* **Provided data**
### src/rtl/frame_rx.sv
// Receive deframer for the 8-lane ADC link: two-stage pipeline, LFSR sequence check, lock FSM.
// Optional lane7 parity check is compiled in with `define FRAME_RX_PARITY_EN.
`timescale 1ns/1ps
module frame_rx #(
  parameter int LOCK_CNT   = 4,
  parameter int UNLOCK_CNT = 4
) (
  input  logic        clk,
  input  logic        rst_n,
  input  logic [7:0]  lane0,
  input  logic [7:0]  lane1,
  input  logic [7:0]  lane2,
  input  logic [7:0]  lane3,
  input  logic [7:0]  lane4,
  input  logic [7:0]  lane5,
  input  logic [7:0]  lane6,
  input  logic [7:0]  lane7,
  output logic [47:0] adc_data_out,
  output logic        adc_valid,
  output logic        frame_lock,
  output logic        lfrs_err,
  output logic [15:0] err_cnt
);

  typedef enum logic [1:0] {HUNT = 2'd0, CHECK = 2'd1, LOCKED = 2'd2} state_t;

  state_t      state_q, state_d;
  logic [47:0] s1_data_q, s1_data_d;
  logic [3:0]  s1_rx_q, s1_rx_d;
  logic [3:0]  pred_q, pred_d;
  logic [3:0]  cnt_q, cnt_d;
  logic [3:0]  miss_q, miss_d;
  logic [47:0] adc_data_q, adc_data_d;
  logic        valid_q, valid_d;
  logic        lock_q, lock_d;
  logic        err_q, err_d;
  logic [15:0] err_cnt_q, err_cnt_d;
  logic        good;

`ifdef FRAME_RX_PARITY_EN
  logic [3:0]  s1_hi_q, s1_hi_d;
  logic [7:0]  s1_lane7_q, s1_lane7_d;
  logic        par_ok;
`else
  logic        unused_lanes;
  assign unused_lanes = ^{lane6[7:4], lane7};
`endif

  function automatic logic [3:0] lfsr_next(input logic [3:0] s);
    return {s[2:0], s[3] ^ s[2]};
  endfunction

  always_comb begin
    s1_data_d  = {lane0, lane1, lane2, lane3, lane4, lane5};
    s1_rx_d    = lane6[3:0];
    good       = (s1_rx_q == pred_q);
`ifdef FRAME_RX_PARITY_EN
    s1_hi_d    = lane6[7:4];
    s1_lane7_d = lane7;
    par_ok     = (s1_lane7_q == (s1_data_q[47:40] ^ s1_data_q[39:32] ^ s1_data_q[31:24] ^
                                 s1_data_q[23:16] ^ s1_data_q[15:8]  ^ s1_data_q[7:0]   ^
                                 {s1_hi_q, s1_rx_q}));
    good       = good && par_ok;
`endif
    state_d    = state_q;
    pred_d     = pred_q;
    cnt_d      = cnt_q;
    miss_d     = miss_q;
    adc_data_d = adc_data_q;
    valid_d    = 1'b0;
    err_d      = 1'b0;
    lock_d     = 1'b0;
    err_cnt_d  = err_cnt_q;
    case (state_q)
      HUNT: begin
        if (s1_rx_q != 4'd0) begin
          pred_d  = lfsr_next(s1_rx_q);
          cnt_d   = 4'd0;
          state_d = CHECK;
        end
      end
      CHECK: begin
        if (good) begin
          pred_d = lfsr_next(pred_q);
          if (cnt_q == 4'(LOCK_CNT - 1)) begin
            cnt_d   = 4'd0;
            miss_d  = 4'd0;
            state_d = LOCKED;
          end else begin
            cnt_d = cnt_q + 4'd1;
          end
        end else begin
          cnt_d = 4'd0;
          if (s1_rx_q == 4'd0) state_d = HUNT;
          else                 pred_d  = lfsr_next(s1_rx_q);
        end
      end
      LOCKED: begin
        // Once locked the local LFSR free-runs; received values never reseed it.
        pred_d = lfsr_next(pred_q);
        if (good) begin
          miss_d     = 4'd0;
          valid_d    = 1'b1;
          adc_data_d = s1_data_q;
        end else begin
          err_d = 1'b1;
          if (err_cnt_q != 16'hFFFF) err_cnt_d = err_cnt_q + 16'd1;
          if (miss_q == 4'(UNLOCK_CNT - 1)) begin
            miss_d  = 4'd0;
            state_d = HUNT;
          end else begin
            miss_d = miss_q + 4'd1;
          end
        end
        // Lock is reported from the first frame evaluated in LOCKED, so it rises with the first output.
        lock_d = (state_d == LOCKED);
      end
      default: state_d = HUNT;
    endcase
  end

  always_ff @(posedge clk or negedge rst_n) begin
    if (!rst_n) begin
      state_q    <= HUNT;
      s1_data_q  <= '0;
      s1_rx_q    <= '0;
      pred_q     <= '0;
      cnt_q      <= '0;
      miss_q     <= '0;
      adc_data_q <= '0;
      valid_q    <= 1'b0;
      lock_q     <= 1'b0;
      err_q      <= 1'b0;
      err_cnt_q  <= '0;
`ifdef FRAME_RX_PARITY_EN
      s1_hi_q    <= '0;
      s1_lane7_q <= '0;
`endif
    end else begin
      state_q    <= state_d;
      s1_data_q  <= s1_data_d;
      s1_rx_q    <= s1_rx_d;
      pred_q     <= pred_d;
      cnt_q      <= cnt_d;
      miss_q     <= miss_d;
      adc_data_q <= adc_data_d;
      valid_q    <= valid_d;
      lock_q     <= lock_d;
      err_q      <= err_d;
      err_cnt_q  <= err_cnt_d;
`ifdef FRAME_RX_PARITY_EN
      s1_hi_q    <= s1_hi_d;
      s1_lane7_q <= s1_lane7_d;
`endif
    end
  end

  assign adc_data_out = adc_data_q;
  assign adc_valid    = valid_q;
  assign frame_lock   = lock_q;
  assign lfrs_err     = err_q;
  assign err_cnt      = err_cnt_q;

endmodule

* **Work task**
Reproduce every line of the entries above, unchanged, from the very first one down to and including the line containing "s1_data_q[23:16] ^ s1_data_q[15:8]".

* **Solution for this exercise**
### src/rtl/frame_rx.sv
// Receive deframer for the 8-lane ADC link: two-stage pipeline, LFSR sequence check, lock FSM.
// Optional lane7 parity check is compiled in with `define FRAME_RX_PARITY_EN.
`timescale 1ns/1ps
module frame_rx #(
  parameter int LOCK_CNT   = 4,
  parameter int UNLOCK_CNT = 4
) (
  input  logic        clk,
  input  logic        rst_n,
  input  logic [7:0]  lane0,
  input  logic [7:0]  lane1,
  input  logic [7:0]  lane2,
  input  logic [7:0]  lane3,
  input  logic [7:0]  lane4,
  input  logic [7:0]  lane5,
  input  logic [7:0]  lane6,
  input  logic [7:0]  lane7,
  output logic [47:0] adc_data_out,
  output logic        adc_valid,
  output logic        frame_lock,
  output logic        lfrs_err,
  output logic [15:0] err_cnt
);

  typedef enum logic [1:0] {HUNT = 2'd0, CHECK = 2'd1, LOCKED = 2'd2} state_t;

  state_t      state_q, state_d;
  logic [47:0] s1_data_q, s1_data_d;
  logic [3:0]  s1_rx_q, s1_rx_d;
  logic [3:0]  pred_q, pred_d;
  logic [3:0]  cnt_q, cnt_d;
  logic [3:0]  miss_q, miss_d;
  logic [47:0] adc_data_q, adc_data_d;
  logic        valid_q, valid_d;
  logic        lock_q, lock_d;
  logic        err_q, err_d;
  logic [15:0] err_cnt_q, err_cnt_d;
  logic        good;

`ifdef FRAME_RX_PARITY_EN
  logic [3:0]  s1_hi_q, s1_hi_d;
  logic [7:0]  s1_lane7_q, s1_lane7_d;
  logic        par_ok;
`else
  logic        unused_lanes;
  assign unused_lanes = ^{lane6[7:4], lane7};
`endif

  function automatic logic [3:0] lfsr_next(input logic [3:0] s);
    return {s[2:0], s[3] ^ s[2]};
  endfunction

  always_comb begin
    s1_data_d  = {lane0, lane1, lane2, lane3, lane4, lane5};
    s1_rx_d    = lane6[3:0];
    good       = (s1_rx_q == pred_q);
`ifdef FRAME_RX_PARITY_EN
    s1_hi_d    = lane6[7:4];
    s1_lane7_d = lane7;
    par_ok     = (s1_lane7_q == (s1_data_q[47:40] ^ s1_data_q[39:32] ^ s1_data_q[31:24] ^
                                 s1_data_q[23:16] ^ s1_data_q[15:8]  ^ s1_data_q[7:0]   ^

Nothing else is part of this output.